>>>>>

==> flow/config.mk <==
export PLATFORM = sky130hd
export DESIGN_NAME = prog_gpio
export DESIGN_NICKNAME = prog_gpio
export VERILOG_FILES = /design/flow/design.v
export SDC_FILE = /design/flow/constraint.sdc
export NUM_CORES = 4
export LEC_CHECK = 1
export CORE_UTILIZATION = 50
==> flow/constraint.sdc <==
current_design prog_gpio

set clk_period 5.5
set clk_io_pct 0.2

create_clock -name clk0 -period $clk_period [get_ports {clk}]

set non_clock_inputs [all_inputs -no_clocks]
set_input_delay [expr $clk_period * $clk_io_pct] -clock clk0 $non_clock_inputs
set_output_delay [expr $clk_period * $clk_io_pct] -clock clk0 [all_outputs]
==> flow/design.v <==
module  prog_gpio(
  input  clk,
  input  reset_n,
  input  avs_write,
  input  [4:0] avs_address,
  input  [31:0] avs_writedata,
  input  [31:0] pio_i,
  output irq,
  output logic [31:0] avs_readdata,
  output [31:0] pio_o
);
logic [31:0] data_in;
logic [31:0] data_out;
logic [31:0] enable;
logic [31:0] irq_mask;
logic [31:0] irq_pool;
logic irq_ack;
logic irq_sig;
logic irq_reg;
assign pio_o = data_out & enable;
assign irq_sig = ((data_in ^ irq_pool) & enable & irq_mask) ? 1'b1 : 1'b0;
assign irq = irq_reg;
always_comb begin
  case (avs_address)
    0: avs_readdata = data_in;
    4: avs_readdata = enable;
    8: avs_readdata = irq_mask;
    12: avs_readdata = irq_pool; 
    default: avs_readdata = '0;
  endcase
end
always_ff @(posedge clk or negedge reset_n) begin
  if (!reset_n) begin
    data_out <= '0;
    enable <= '0;
    irq_mask <= '0;
    irq_pool <= '0;
    irq_ack <= '0;
    irq_reg <= '0;
  end
  else begin
    data_in <= pio_i & enable;
    if (avs_write) begin
      case (avs_address)
        0: data_out <= avs_writedata;
        4: enable <= avs_writedata;
        8: irq_mask <= avs_writedata;
        12: irq_pool <= avs_writedata;
        16: irq_ack <= 1'b1;
      endcase
    end
    if (irq_reg & irq_ack) begin
      irq_reg <= '0;
      irq_ack <= '0;
    end
    else begin
      if (irq_sig)
        irq_reg <= 1'b1;
    end
  end
end
endmodule
==> flow/run.sh <==
#!/bin/bash
# OpenROAD 26Q1-2900-gdf79404cd8, Yosys 0.63+post, stock flow scripts
make -C /OpenROAD-flow-scripts/flow DESIGN_CONFIG=/design/flow/config.mk WORK_HOME=/design/flow/orfs finish
==> insert_results.sql <==
-- implementation run metrics
INSERT INTO impl_metrics (metric_group, metric, value, unit) VALUES
('setup_path', 'critical_path.max_fanout', '20', ''),
('setup_path', 'worstPathRequired', '4.40', 'ns'),
('floorplanning', 'std_cell_rows', '44', ''),
('yosys', 'synth_seq_share', '54.9', '%'),
('clocking', 'clockRootBuffer', 'clkbuf_16', ''),
('power', 'clkPwrFrac', '39.1', '%'),
('drt', 'vias', '4803', ''),
('global_routing', 'grt_antenna_before_repair', '0', ''),
('floorplanning', 'initial_utilization', '52.0', '%'),
('drt', 'detail_route.first_pass.iterations', '4', ''),
('floorplanning', 'die_area', '15900', 'µm²'),
('setup_path', 'worstSetupStartpointType', 'primary input', ''),
('yosys', 'yosysCellCount', '525', ''),
('yosys', 'synth_cell_types', '21', ''),
('sta', 'setup_viol_count_final', '0', ''),
('sta', 'maxSlewViolCount', '0', ''),
('global_routing', 'grt_pass1_wl', '27800', 'µm'),
('floorplanning', 'design.core.area', '14800', 'µm²'),
('setup_path', 'critPathKind', 'in -> out', ''),
('clocking', 'postCtsResizedCells', '0', ''),
('sta', 'grt_setup_unrepaired', 'false', ''),
('floorplanning', 'die_h', '126', 'µm'),
('sta', 'timing.final.crit_period', '4.06', 'ns'),
('sta', 'fmax', '0.246', 'GHz'),
('setup_path', 'critical_path_arrival', '2.96', 'ns'),
('global_routing', 'globalRouteTotalUtil', '24.3', '%'),
('drt', 'dr.first_iter.drc_count', '210', ''),
('clocking', 'cts_hold_buffers', '0', ''),
('power', 'peakVddDrop', '0.000241', 'V'),
('global_routing', 'first_global_vias', '5143', ''),
('place', 'dp_hpwl', '11100', 'µm'),
('floorplanning', 'die-width', '126', 'µm'),
('yosys', 'yosys-stat-area', '7680', 'µm²'),
('drt', 'route.final.wire_length', '16800', 'µm'),
('yosys', 'synth_flops', '162', ''),
('power', 'combinationalPowerShare', '15.4', '%'),
('clocking', 'cts_setup_buffers', '0', ''),
('worst_hold_path', 'timing.hold.worst.class', 'reg -> reg', ''),
('yosys', 'post_synthesis_cell_area', '7680', 'µm²'),
('status', 'outcome', 'finished clean', ''),
('run', 'drv.max_cap_violation_count', '0', ''),
('clocking', 'tritoncts_clock_tree', 'yes', ''),
('cells_and_area', 'nFillCells', '1017', ''),
('place', 'io_buffer_count', '136', ''),
('sta', 'fin_crit_sh', '73.9', '%'),
('setup_path', 'worst_setup_path_end_kind', 'output pin', ''),
('drt', 'routed_via_density', '5.57', ''),
('sta', 'fin_tns_setup', '0', 'ns'),
('drt', 'num_antenna_cells', '0', ''),
('sta', 'finalHoldViolCount', '0', ''),
('drt', 'antenna_violating_nets_post_route', '0', ''),
('power', 'power_report.internal_total', '2.72', 'mW'),
('clocking', 'ctsHtreeMaxLevel', '4', ''),
('sta', 'clock-skew-final', '0.00570', 'ns'),
('clocking', 'ctsLongestPathBuffers', '2', ''),
('place', 'gp_congestion', '0.817', ''),
('drt', 'remaining_drc_errors', '0', ''),
('clocking', 'clk_transition_reported_paths', '0.06', 'ns'),
('global_routing', 'grt_start_max_net_pins', '97', ''),
('place', 'dp_slack', '1.39', 'ns'),
('global_routing', 'grt.overflow.total', '0', ''),
('floorplanning', 'ios', '137', ''),
('yosys', 'postSynthAreaPerCell', '14.6', 'µm²'),
('sta', 'slew_headroom', '43.9', '%'),
('clocking', 'cts_inserted_buffers', '17', ''),
('power', 'switching_part_of_the_total', '22.4', '%'),
('drt', 'wl_per_cell', '19.5', 'µm'),
('power', 'power.density', '353', 'nW/µm²'),
('run', 'log.warning_count', '26', ''),
('sta', 'setup_slack', '1.44', 'ns'),
('yosys', 'total_of_warnings_raised_by_yosys', '1', ''),
('power', 'total_switching_power', '0.786', 'mW'),
('sta', 'worst_pin_slew', '0.839', 'ns'),
('clocking', 'clock_insertion_delay_worst_skew', '0.41', 'ns'),
('cells_and_area', 'post_route_cells_drive_above_1_share', '29.1', '%'),
('power', 'total_power', '3.51', 'mW'),
('sta', 'worst_hold_slack', '0.465', 'ns'),
('power', 'power_leakage', '4.30', 'nW'),
('cells_and_area', 'flow.area_growth_from_synthesis', '29.4', '%'),
('clocking', 'numClockSinks', '162', ''),
('yosys', 'syn-instance-count', '525', ''),
('power', 'power.share.sequential', '45.5', '%');
critical path: stages:
cell	delay, ns
buf_2	0.46
buf_12	0.28
mux4_2	0.54
and2_1	0.18
clkdlybuf4s50_1	0.39
area by class of cell:
class,count,area (µm²),area share (%)
Clock buffer,23,468,4.71
Clock inverter,9,225,2.27
Multi-Input combinational cell,340,3360,33.8
Sequential cell,162,4210,42.4
Tap cell,184,230,2.32
Timing Repair Buffer,144,1440,14.5
power by group through the flow:
| stage | sequential (mW) | clock, mW | combinational [mW] |
|---|---|---|---|
| global route | 1.63 | 1.45 | 0.595 |
| finish | 1.60 | 1.37 | 0.540 |
| CTS | 1.60 | 1.40 | 0.548 |
routing by layer:
| layer | global-route usage, % | up-vias | share of wire [%] |
|---|---|---|---|
| met5 | 0 | - | 0 |
| met4 | 1.56 | 0 | 0.51 |
| met3 | 6.62 | 5 | 6.1 |
| met2 | 36.1 | 145 | 47 |
| met1 | 41.0 | 2453 | 47 |
| li1 | - | 2200 | - |
through the flow:
step           utilization (%)  instance area, µm²  instances
3_3_place_gp              62.6                9240        830
5_1_grt                   67.3                9940        862
2_1_floorplan                -                7680        525
4_1_cts                   67.3                9940        862
3_5_place_dp              62.6                9240        830
6_report                  67.3                9940        862
cells in the mapped netlist:
cell type | count | area (µm²)
nand3_1 | 33 | 165
a32oi_1 | 1 | 8.76
dfrtp_1 | 130 | 3250
nor3b_1 | 1 | 7.51
nand2_1 | 1 | 3.75
nor2_1 | 1 | 3.75
nor3_4 | 1 | 16.3
xor2_1 | 32 | 280
and2_1 | 96 | 601
nor3_1 | 1 | 5.00
mux2_1 | 6 | 67.6
nor4_1 | 1 | 6.26
nand4b_2 | 2 | 30.0
mux4_2 | 32 | 721
mux2i_1 | 1 | 10.0
mux2_2 | 122 | 1370
clkbuf_1 | 7 | 26.3
buf_2 | 16 | 80.1
a311oi_1 | 1 | 8.76
nand4_1 | 8 | 50.1
edfxtp_1 | 32 | 961
path summary, 6_finish.rpt:
path | from | endpoint | slack, ns | depth (start not counted)
min in group asynchronous | reset_n | data_out[30] | 0.66 | 1
setup reg to reg | irq_pool[20] | irq_reg | 4.07 | 5
hold / removal | irq_ack | irq_reg | 0.46 | 1
max in group asynchronous | reset_n | enable[2] | 3.91 | 2
hold reg to reg | irq_ack | irq_reg | 0.46 | 1
setup / recovery | avs_address[2] | avs_readdata[31] | 1.44 | 5
placed cells by master (no fill, tap or decap), types with 2 or more instances in the layout:
cell type	netlist	routed
clkbuf_16	0	17
edfxtp_1	32	32
bufinv_16	0	7
mux2_2	122	122
clkbuf_1	7	4
nand4_1	8	8
mux2_1	6	6
buf_12	0	2
buf_4	0	6
clkbuf_8	0	2
nand3_1	33	33
mux4_2	32	32
buf_2	16	2
nand4b_2	2	2
xor2_1	32	32
dfrtp_1	130	130
clkinvlp_4	0	2
and2_1	96	96
clkdlybuf4s50_1	0	133
cell families (layout without fill, tap and decap cells):
logic type	after synthesis	in the layout	synth area share, %
flip-flops	162	162	54.9
multiplexers	161	161	28.3
AND/OR/NAND/NOR	145	145	11.6
XOR/XNOR	32	32	3.65
buffers and inverters	23	176	1.39
AND-OR/OR-AND	2	2	0.228
No activity file was given, so power comes from the tool's default toggle rates.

<<<<<

▸ What you need to do
All lines above from the one holding "set clk_io_pct 0.2" to the one holding "0: data_out <= avs_writedata;", inclusive, are to be copied exactly; no other line is wanted.

▸ Written solution
set clk_io_pct 0.2

create_clock -name clk0 -period $clk_period [get_ports {clk}]

set non_clock_inputs [all_inputs -no_clocks]
set_input_delay [expr $clk_period * $clk_io_pct] -clock clk0 $non_clock_inputs
set_output_delay [expr $clk_period * $clk_io_pct] -clock clk0 [all_outputs]
==> flow/design.v <==
module  prog_gpio(
  input  clk,
  input  reset_n,
  input  avs_write,
  input  [4:0] avs_address,
  input  [31:0] avs_writedata,
  input  [31:0] pio_i,
  output irq,
  output logic [31:0] avs_readdata,
  output [31:0] pio_o
);
logic [31:0] data_in;
logic [31:0] data_out;
logic [31:0] enable;
logic [31:0] irq_mask;
logic [31:0] irq_pool;
logic irq_ack;
logic irq_sig;
logic irq_reg;
assign pio_o = data_out & enable;
assign irq_sig = ((data_in ^ irq_pool) & enable & irq_mask) ? 1'b1 : 1'b0;
assign irq = irq_reg;
always_comb begin
  case (avs_address)
    0: avs_readdata = data_in;
    4: avs_readdata = enable;
    8: avs_readdata = irq_mask;
    12: avs_readdata = irq_pool; 
    default: avs_readdata = '0;
  endcase
end
always_ff @(posedge clk or negedge reset_n) begin
  if (!reset_n) begin
    data_out <= '0;
    enable <= '0;
    irq_mask <= '0;
    irq_pool <= '0;
    irq_ack <= '0;
    irq_reg <= '0;
  end
  else begin
    data_in <= pio_i & enable;
    if (avs_write) begin
      case (avs_address)
        0: data_out <= avs_writedata;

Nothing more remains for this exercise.